A total of 124 hyperparameter configurations were sampled during the neural network optimization procedure (see Additional file 2). The best performing configuration was as follows: scales = 3, layers per block = 2, initial filters = 64, learning rate = 3.46 × 10–4, batch size = 2, and loss function = focal Tversky. This model was selected and used in all further experiments.
The ML segmentation was successful in all 10 test datasets. The specific diagnoses for these patients were: repaired tetralogy of Fallot (n = 1), repaired Tetralogy of Fallot with mild right pulmonary artery stenosis (n = 1), Marfan syndrome with dilated aorta (n = 1), Marfan syndrome with pectus excavatum (n = 1), dilated pulmonary artery (n = 1), bicuspid aortic valve with dilated aorta and unrepaired VSD (n = 1), repaired double outlet right ventricle with right sided arch (n = 1), unrepaired atrial septal defect (n = 1), aortic regurgitation with dilated aorta (n = 1), post Ross procedure with mechanical aortic valve (n = 1). Inference time for the ML model was approximately 160 ms for simultaneous segmentation of aorta and pulmonary arteries (compared to approximately 30 min for manual segmentation of aorta and pulmonary arteries). There was good agreement between the ML and GT segmentation with a median Dice score of 0.945 (interquartile range: 0.929–0.955) for the aorta and 0.885 (0.851–0.899) for the pulmonary arteries. The Dice score was significantly higher for the aorta than the pulmonary arteries (p = 0.002) with similar findings observed for IoU, HD and ASD (Fig. 3A–D).
The best, median and worst segmented images in terms of Dice score are shown in Fig. 4. The three main differences were: (i) the length of the vessel segmented, (ii) differences in pixel labelling that resulted in small deviations of the vessel border, and (iii) small protrusions at origin of the carotid and subclavian arteries in the ML segmentations of the aorta.
The aortic inter-observer Dice score (SO vs GT) was 0.949 (0.916–0.960) and was not significantly different from ML vs GT (p = 0.575). The pulmonary Dice score for the SO vs GT was 0.882 (0.870–0.894) and was also not significantly different from ML vs GT (p = 0.721). The ML vs SO Dice score was 0.933 (0.924–0.944) for the aorta, which was not significantly different from ML vs GT and SO vs GT (p = 0.741), and 0.843 (0.791–0.860) for the pulmonary arteries, which trended towards being lower than ML vs GT and SO vs GT (p = 0.061).
The ML segmentation was also successful in the external dataset. The specific diagnoses for these patients were: cardiomyopathy (n = 4), normal anatomy (n = 1), repaired tetralogy of Fallot (n = 1), left pulmonary artery stenosis (n = 1), anomalous pulmonary venous drainage (n = 1), repaired coarctation of the aorta with hypoplastic arch (n = 1), bicuspid aortic valve with severe AR and dilated aortic root (n = 1).
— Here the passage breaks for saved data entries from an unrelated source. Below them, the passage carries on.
## config.mk

```make
export PLATFORM = sky130hd
export DESIGN_NAME = imm_gen_stage
export DESIGN_NICKNAME = d
export VERILOG_FILES = /design/src/rtl/imm_gen_stage.sv
export SDC_FILE = /design/constraint.sdc
export NUM_CORES = 1
export LEC_CHECK = 0
export CAP_MARGIN = 20
export CORE_AREA = 10 10 106 108
export DETAILED_ROUTE_END_ITERATION = 6
export DIE_AREA = 0 0 116 118
export MAX_ROUTING_LAYER = met4
export PLACE_DENSITY = 0.7
export SLEW_MARGIN = 10
export SYNTH_ARGS = -nofsm -noshare
export SYNTH_HDL_FRONTEND = slang
export SYNTH_SLANG_ARGS = --single-unit
export TNS_END_PERCENT = 5
```

## constraint.sdc

```tcl
create_clock -name clk_i -period 3.98 [get_ports clk_i]
set_clock_uncertainty 0.15 [all_clocks]
set_input_delay 0.995 -clock clk_i [delete_from_list [all_inputs] [get_ports clk_i]]
set_output_delay 0.995 -clock clk_i [all_outputs]
set_load 0.1 [all_outputs]
```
The best, median and worst examples from the external test set are shown in Fig. 5. There was reasonable agreement between the Ext-ML and Ext-SO segmentations, with a median Dice score of 0.913 (0.889–0.927) for the aorta and 0.751 (0.728–0.797) for the pulmonary arteries. Agreement was significantly lower than ML vs SO for the pulmonary arteries (p = 0.011), but not for the aorta (p = 0.089). Similar findings were observed for IoU, HD and ASD (Fig. 6).
There was overall good agreement in CFD metrics calculated using ML and GT segmentations (Fig. 3E, F). The median MAPE for pressure and velocity in the aorta were 10.1% (interquartile range: 8.5–15.7%) and 4.1% (3.1–6.9%) respectively, and for the pulmonary arteries 14.6% (11.5–23.2%) and 6.3% (4.3–7.9%). Pulmonary artery MAPEs trended towards higher values compared to aortic MAPEs, but this did not reach statistical significance (p = 0.081 for pressure and p = 0.093 for velocity). However, pressure was more sensitive than velocity to different segmentations, with pressure MAPE being ~ 2.5 × greater than velocity MAPE (p < 0.001).
Figure 7 shows the surface meshes of test cases with the highest and lowest CFD MAPE, as well as pressure and velocities along the length of each vessel. Figure 8 shows pressure and velocity fields calculated using both ML and GT manual segmentations. The main difference in the surface meshes (particularly for the worst cases) were associated with the inlets and outlets (angle and size) and these differences propagated into pressure and velocity fields.
SO vs GT (inter-observer) and ML vs SO pressure and velocity MAPEs were of a similar magnitude to the errors from the ML segmentations (Fig. 3E, F, p > 0.2). When the clipping planes of the GT segmentations were used on the ML geometries, the median pressure and velocity MAPEs were reduced to 8.0/3.1% (p < 0.01) for the aorta, and to 1.0.4/3.7% for the pulmonary artery (p < 0.01) (see Additional file 3).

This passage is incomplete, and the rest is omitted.